We arrived later than desired to White Lake on Wednesday, but with plenty of daylight and fire-time ahead. The site seemed unusually dark for the time of day and year. Adam started slinging ropes in his inimitable manner. The first knot was not tied when the rumble of thunder drifted across the darkening waters. By the time the guidelines were set, the rain started. Halfway through getting the first of the tarps up, the rain was so fiercely intense that even Adam and I had to give up. We went to Hart’s Turkey Farm, hoping the storm would abate with enough daylight left for tent-pitching, or we might have to (for the first time ever) give in and get a hotel.

My rope-ninja husband managed to get everything strung.

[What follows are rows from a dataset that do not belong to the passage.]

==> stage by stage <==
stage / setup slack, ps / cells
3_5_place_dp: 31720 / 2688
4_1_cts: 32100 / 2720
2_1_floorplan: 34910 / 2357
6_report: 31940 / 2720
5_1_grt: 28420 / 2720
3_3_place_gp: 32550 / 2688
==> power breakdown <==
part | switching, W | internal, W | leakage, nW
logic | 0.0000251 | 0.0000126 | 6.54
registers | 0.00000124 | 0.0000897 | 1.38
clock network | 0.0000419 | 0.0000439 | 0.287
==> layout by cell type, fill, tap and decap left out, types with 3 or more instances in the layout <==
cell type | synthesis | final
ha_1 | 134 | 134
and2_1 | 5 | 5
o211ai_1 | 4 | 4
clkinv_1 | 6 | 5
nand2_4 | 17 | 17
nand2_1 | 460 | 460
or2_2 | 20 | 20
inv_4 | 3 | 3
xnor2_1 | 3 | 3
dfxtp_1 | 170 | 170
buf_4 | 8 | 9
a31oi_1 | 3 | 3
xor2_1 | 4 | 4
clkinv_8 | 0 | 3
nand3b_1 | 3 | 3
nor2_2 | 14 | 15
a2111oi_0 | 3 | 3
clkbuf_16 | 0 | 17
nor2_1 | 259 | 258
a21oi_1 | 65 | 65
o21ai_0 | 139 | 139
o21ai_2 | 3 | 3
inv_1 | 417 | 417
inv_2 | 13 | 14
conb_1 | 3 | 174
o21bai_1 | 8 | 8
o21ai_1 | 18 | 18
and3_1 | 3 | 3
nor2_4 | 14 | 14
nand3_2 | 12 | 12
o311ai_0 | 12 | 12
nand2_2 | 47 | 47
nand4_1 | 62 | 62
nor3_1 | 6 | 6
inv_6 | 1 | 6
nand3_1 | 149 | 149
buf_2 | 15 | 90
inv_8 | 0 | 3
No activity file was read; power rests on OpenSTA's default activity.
===== src/rtl/nor_cmd_dec.sv =====
module nor_cmd_dec
  import nor_rd_pkg::*;
(
  input  logic              clk_i,
  input  logic              rst_ni,
  input  logic              wr_i,
  input  logic [DATA_W-1:0] data_i,
  input  cfg_t              cfg_val_i,
  output rd_state_e         state_o,
  output cfg_t              cfg_o,
  output logic              ready_o
);
  logic cfg_pend_q;

  always_ff @(posedge clk_i or negedge rst_ni) begin
    if (!rst_ni) begin
      state_o    <= RS_ARRAY;
      cfg_o      <= CFG_DEF;
      ready_o    <= 1'b0;
      cfg_pend_q <= 1'b0;
    end else if (wr_i) begin
      ready_o    <= 1'b1;
      cfg_pend_q <= 1'b0;
      if (cfg_pend_q) begin
        // second word of config sequence; anything else cancels
        if (data_i == C_CFG2) cfg_o <= cfg_val_i;
        state_o <= RS_STATUS;
      end else begin
        case (data_i)
          C_ARRAY:  state_o <= RS_ARRAY;
          C_IDENT:  state_o <= RS_IDENT;
          C_STATUS: state_o <= RS_STATUS;
          C_QUERY:  state_o <= RS_QUERY;
          C_CFG1: begin
            state_o    <= RS_STATUS;
            cfg_pend_q <= 1'b1;
          end
          default:  state_o <= RS_STATUS;
        endcase
      end
    end
  end


  ff_to_array_chk: assert property (@(posedge clk_i) disable iff (!rst_ni)
    (wr_i && !cfg_pend_q && data_i == C_ARRAY) |=> state_o == RS_ARRAY);


  sr_ready_chk: assert property (@(posedge clk_i) disable iff (!rst_ni)
    wr_i |=> ready_o);
endmodule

We slept contented that night to the staccato fugue of raindrops on a tarp. Thursday started strong. We went swimming in the morning. However the forecast said a major thunder cell would come through at four, and that the rest of the weekend would improve. So we went to see “How to Train Your Dragon 2” at 5 pm. We emerged to a sultry hot evening that would’v been perfect for swimming. D’oh! We got a chance to roast our hot dogs, but the rain started about bedtime. Once again, the sound of the loons was drowned by the tap tap tapping on tarp tarp tarps.

Friday was a complete loss. When it wasn’t raining, it was because it was pouring. Buckets of water. Multiple emergency alerts on the phone saying things like, “For the love of Pete, you idiots! If you’re camping, stop camping! What part of extreme thunderstorm makes camping sound like a good idea!” We spent the entire day in our tent. With our tarps up I didn’t really consider bugging out, until I started getting texts from a friend back home asking who my next of kin was and whether I preferred cremation or interment. Apparently Stoneham got hit hard. (I’m writing this on the iPad on the way back, so I don’t know what the damage looks like yet.) Happily we missed the hardest punch that Arthur landed, but as I lay there next to a vernal creek flooding its banks, listening to branches creak above me and – yes – the veritable 1812 overture the rain was playing on the tarps I wondered. Just what would it actually take to talk me into getting a hotel room? Pondering this unponderable, I rolled over and zonked out.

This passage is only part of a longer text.